** Records provided follows **
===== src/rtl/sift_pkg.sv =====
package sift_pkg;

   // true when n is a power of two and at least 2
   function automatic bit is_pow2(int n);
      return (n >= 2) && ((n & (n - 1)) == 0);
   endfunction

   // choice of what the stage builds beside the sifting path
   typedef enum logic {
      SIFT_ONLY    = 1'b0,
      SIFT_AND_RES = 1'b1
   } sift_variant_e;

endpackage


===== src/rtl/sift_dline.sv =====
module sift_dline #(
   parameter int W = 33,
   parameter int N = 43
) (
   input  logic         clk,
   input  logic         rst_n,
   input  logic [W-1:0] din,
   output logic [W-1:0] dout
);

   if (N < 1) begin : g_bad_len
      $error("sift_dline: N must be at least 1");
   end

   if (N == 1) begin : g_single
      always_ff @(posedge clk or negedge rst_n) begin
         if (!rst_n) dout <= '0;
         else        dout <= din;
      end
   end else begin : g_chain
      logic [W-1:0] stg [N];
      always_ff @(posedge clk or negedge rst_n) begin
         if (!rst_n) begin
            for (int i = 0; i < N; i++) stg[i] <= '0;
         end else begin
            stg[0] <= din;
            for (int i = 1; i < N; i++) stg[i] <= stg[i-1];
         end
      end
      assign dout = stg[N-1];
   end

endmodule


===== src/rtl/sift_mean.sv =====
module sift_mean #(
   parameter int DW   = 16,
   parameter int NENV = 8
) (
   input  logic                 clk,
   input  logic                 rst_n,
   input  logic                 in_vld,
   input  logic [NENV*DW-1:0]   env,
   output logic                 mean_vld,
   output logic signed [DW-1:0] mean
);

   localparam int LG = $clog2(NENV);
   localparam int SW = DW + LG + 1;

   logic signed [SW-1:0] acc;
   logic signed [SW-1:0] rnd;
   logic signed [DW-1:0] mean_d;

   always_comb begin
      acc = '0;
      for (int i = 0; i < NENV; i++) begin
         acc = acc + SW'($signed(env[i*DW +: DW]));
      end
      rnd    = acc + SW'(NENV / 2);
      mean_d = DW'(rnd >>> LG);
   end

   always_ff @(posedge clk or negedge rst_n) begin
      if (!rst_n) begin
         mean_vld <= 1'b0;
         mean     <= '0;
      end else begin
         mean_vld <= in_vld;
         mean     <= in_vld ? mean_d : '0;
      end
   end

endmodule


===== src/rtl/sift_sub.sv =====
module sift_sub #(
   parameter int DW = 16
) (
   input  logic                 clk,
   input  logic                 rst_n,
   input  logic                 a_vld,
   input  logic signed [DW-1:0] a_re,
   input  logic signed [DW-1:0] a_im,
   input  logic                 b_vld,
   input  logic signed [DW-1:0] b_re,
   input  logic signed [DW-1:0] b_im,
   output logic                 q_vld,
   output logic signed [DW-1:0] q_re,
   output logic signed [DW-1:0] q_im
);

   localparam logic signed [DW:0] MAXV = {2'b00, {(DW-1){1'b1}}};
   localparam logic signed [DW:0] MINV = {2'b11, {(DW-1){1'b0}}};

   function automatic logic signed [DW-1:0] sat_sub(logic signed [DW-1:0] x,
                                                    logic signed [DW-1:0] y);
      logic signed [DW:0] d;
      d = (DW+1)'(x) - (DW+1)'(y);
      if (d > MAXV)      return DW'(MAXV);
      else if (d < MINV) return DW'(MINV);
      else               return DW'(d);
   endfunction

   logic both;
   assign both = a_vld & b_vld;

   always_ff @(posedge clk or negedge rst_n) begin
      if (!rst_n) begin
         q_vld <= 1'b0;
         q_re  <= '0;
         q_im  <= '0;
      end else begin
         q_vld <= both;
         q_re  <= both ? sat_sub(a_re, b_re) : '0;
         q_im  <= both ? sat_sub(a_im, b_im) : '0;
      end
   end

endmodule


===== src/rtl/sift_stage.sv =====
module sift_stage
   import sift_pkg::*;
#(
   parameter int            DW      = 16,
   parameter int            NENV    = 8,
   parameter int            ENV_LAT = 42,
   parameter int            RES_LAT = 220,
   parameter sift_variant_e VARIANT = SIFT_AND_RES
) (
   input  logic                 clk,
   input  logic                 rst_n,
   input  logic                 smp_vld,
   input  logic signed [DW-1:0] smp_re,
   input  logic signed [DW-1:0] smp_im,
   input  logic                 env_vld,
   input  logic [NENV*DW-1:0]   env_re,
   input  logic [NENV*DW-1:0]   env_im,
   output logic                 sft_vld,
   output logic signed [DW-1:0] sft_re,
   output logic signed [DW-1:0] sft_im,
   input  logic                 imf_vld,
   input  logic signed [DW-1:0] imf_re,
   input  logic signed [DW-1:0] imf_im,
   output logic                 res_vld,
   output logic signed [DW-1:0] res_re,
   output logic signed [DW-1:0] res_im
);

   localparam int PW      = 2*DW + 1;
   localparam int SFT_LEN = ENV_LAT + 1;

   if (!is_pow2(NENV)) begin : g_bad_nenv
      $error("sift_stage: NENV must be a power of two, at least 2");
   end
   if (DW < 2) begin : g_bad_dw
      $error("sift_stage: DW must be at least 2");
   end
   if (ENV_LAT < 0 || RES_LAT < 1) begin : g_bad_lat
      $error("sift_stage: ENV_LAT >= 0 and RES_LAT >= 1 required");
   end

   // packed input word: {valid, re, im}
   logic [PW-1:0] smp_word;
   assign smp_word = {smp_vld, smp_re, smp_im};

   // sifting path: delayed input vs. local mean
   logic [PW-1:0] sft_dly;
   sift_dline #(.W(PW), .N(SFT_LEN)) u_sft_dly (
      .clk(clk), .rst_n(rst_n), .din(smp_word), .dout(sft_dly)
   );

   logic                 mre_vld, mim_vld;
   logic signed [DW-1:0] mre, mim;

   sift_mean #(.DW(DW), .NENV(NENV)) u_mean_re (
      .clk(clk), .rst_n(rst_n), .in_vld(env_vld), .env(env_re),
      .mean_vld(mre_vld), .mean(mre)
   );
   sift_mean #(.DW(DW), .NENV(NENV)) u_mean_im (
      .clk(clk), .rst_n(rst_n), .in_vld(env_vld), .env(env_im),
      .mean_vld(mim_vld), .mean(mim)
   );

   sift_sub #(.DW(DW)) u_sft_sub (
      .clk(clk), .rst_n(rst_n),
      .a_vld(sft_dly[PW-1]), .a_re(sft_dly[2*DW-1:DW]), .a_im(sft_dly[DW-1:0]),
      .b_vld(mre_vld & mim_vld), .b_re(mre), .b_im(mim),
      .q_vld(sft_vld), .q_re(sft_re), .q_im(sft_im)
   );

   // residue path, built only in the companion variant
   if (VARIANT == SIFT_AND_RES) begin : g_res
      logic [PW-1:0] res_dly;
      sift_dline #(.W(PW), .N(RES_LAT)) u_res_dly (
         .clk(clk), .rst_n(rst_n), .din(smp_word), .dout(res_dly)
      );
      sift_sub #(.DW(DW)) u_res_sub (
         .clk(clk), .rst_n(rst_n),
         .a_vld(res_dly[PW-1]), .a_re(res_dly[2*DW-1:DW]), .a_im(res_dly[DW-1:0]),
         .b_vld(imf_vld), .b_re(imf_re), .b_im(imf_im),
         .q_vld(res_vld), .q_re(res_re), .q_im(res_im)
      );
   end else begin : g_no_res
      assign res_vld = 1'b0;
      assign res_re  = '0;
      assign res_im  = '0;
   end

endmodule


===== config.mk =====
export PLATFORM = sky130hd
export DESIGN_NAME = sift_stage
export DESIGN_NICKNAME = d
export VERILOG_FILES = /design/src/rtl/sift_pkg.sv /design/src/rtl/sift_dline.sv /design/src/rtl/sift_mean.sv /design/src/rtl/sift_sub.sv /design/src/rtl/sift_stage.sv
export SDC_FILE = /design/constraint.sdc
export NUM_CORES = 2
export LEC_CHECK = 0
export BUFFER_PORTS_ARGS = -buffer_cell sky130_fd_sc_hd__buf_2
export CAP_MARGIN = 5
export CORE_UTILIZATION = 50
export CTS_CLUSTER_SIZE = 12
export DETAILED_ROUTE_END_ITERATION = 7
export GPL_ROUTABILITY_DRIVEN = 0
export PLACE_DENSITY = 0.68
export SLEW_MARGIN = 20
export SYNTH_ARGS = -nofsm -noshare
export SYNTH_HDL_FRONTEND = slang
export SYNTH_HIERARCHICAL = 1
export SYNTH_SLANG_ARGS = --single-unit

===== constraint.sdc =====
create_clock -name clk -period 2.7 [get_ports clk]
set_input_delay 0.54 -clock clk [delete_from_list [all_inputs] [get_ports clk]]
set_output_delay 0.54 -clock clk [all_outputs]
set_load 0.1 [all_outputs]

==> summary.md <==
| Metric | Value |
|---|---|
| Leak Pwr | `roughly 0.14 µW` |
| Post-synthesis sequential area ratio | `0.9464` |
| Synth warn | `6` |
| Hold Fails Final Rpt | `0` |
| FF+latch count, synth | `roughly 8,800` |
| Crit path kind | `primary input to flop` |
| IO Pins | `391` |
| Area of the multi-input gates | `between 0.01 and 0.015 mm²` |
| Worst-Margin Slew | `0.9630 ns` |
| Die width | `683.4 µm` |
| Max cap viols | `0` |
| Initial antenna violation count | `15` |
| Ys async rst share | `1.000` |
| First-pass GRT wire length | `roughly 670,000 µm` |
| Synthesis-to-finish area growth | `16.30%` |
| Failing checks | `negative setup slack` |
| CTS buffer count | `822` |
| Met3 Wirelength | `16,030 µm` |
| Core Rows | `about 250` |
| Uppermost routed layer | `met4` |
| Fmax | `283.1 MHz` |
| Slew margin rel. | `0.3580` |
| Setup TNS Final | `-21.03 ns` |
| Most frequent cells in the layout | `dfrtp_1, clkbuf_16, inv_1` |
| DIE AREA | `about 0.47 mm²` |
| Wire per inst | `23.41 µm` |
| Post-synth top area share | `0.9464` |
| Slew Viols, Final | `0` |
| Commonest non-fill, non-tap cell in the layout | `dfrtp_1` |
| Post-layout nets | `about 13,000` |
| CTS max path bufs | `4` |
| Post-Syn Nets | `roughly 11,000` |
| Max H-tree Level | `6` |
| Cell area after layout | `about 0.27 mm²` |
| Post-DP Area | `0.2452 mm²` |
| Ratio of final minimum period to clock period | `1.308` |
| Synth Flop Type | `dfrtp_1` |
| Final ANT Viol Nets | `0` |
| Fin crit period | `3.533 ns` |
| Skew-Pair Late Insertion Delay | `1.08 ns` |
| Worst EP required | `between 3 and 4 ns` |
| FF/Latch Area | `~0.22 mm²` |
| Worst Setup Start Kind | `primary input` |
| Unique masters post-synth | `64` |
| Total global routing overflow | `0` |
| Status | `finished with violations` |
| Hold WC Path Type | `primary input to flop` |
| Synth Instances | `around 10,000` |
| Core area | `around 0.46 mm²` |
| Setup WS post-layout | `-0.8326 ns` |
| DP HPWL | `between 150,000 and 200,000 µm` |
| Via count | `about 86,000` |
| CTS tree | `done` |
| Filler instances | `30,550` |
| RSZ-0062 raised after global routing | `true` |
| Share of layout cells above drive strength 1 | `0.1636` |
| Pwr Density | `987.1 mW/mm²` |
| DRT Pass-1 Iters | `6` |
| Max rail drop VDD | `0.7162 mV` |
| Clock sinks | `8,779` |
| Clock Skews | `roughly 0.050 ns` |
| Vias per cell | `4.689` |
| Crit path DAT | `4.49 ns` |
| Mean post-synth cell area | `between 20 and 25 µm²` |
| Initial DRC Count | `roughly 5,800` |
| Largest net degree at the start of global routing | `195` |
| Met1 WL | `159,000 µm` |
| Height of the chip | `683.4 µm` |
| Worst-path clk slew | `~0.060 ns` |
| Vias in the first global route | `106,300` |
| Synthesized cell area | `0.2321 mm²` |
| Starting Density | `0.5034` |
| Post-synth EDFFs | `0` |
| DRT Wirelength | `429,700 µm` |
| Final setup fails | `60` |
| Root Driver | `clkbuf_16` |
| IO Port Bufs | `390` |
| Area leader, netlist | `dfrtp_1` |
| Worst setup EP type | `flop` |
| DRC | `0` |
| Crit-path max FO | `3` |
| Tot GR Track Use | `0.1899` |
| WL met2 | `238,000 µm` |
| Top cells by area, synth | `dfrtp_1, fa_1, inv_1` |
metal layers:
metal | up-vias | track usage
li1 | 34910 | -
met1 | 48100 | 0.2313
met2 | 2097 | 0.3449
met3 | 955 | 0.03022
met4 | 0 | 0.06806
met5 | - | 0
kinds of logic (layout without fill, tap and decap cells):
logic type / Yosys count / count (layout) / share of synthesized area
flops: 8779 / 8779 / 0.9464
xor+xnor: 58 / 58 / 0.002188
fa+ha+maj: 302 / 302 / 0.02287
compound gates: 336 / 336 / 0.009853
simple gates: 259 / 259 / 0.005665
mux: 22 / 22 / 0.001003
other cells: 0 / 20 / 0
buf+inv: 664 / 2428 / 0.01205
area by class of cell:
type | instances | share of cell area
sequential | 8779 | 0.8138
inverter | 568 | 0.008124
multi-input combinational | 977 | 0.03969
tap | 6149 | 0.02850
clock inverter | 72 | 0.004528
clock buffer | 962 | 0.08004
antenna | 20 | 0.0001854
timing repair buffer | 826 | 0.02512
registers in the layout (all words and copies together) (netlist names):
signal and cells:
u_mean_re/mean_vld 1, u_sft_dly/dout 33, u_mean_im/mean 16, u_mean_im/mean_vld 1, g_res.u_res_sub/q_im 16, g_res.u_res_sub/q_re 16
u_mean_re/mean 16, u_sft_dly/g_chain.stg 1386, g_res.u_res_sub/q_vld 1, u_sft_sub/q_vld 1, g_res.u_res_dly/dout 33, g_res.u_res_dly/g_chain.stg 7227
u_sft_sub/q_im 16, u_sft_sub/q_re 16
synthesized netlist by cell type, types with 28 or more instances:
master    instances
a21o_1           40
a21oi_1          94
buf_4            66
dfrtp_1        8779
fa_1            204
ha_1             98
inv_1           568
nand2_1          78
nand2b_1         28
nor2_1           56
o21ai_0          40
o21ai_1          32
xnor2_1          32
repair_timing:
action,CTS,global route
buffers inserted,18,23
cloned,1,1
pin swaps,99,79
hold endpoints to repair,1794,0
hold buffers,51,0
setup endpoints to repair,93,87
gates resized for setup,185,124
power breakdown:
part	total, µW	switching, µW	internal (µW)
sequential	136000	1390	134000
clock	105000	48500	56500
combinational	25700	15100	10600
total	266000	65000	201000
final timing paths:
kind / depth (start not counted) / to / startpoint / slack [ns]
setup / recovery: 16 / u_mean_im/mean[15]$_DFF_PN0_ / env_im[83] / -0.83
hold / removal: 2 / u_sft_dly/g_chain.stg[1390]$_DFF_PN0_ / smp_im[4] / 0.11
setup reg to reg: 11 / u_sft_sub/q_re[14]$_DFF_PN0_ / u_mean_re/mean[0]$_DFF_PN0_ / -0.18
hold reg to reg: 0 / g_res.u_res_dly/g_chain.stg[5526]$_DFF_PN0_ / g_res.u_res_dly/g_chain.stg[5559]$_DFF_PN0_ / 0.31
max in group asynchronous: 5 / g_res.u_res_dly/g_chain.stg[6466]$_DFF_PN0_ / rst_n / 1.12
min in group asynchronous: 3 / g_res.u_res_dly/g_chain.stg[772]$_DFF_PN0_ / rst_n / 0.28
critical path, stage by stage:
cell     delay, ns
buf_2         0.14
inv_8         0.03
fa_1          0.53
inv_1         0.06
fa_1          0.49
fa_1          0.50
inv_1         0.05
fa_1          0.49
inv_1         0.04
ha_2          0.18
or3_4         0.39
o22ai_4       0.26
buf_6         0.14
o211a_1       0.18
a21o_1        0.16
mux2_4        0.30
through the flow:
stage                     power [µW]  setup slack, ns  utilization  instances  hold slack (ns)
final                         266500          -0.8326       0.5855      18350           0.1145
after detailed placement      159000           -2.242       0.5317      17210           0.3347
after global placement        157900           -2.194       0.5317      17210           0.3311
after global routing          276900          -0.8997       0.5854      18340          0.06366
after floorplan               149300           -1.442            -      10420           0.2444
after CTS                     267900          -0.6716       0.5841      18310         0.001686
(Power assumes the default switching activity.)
** End of Records provided **
◆ Work item: Using the listing above, list every line in which the string "about" occurs.

◆ Response to this task:
| Core Rows | `about 250` |
| DIE AREA | `about 0.47 mm²` |
| Post-layout nets | `about 13,000` |
| Cell area after layout | `about 0.27 mm²` |
| Via count | `about 86,000` |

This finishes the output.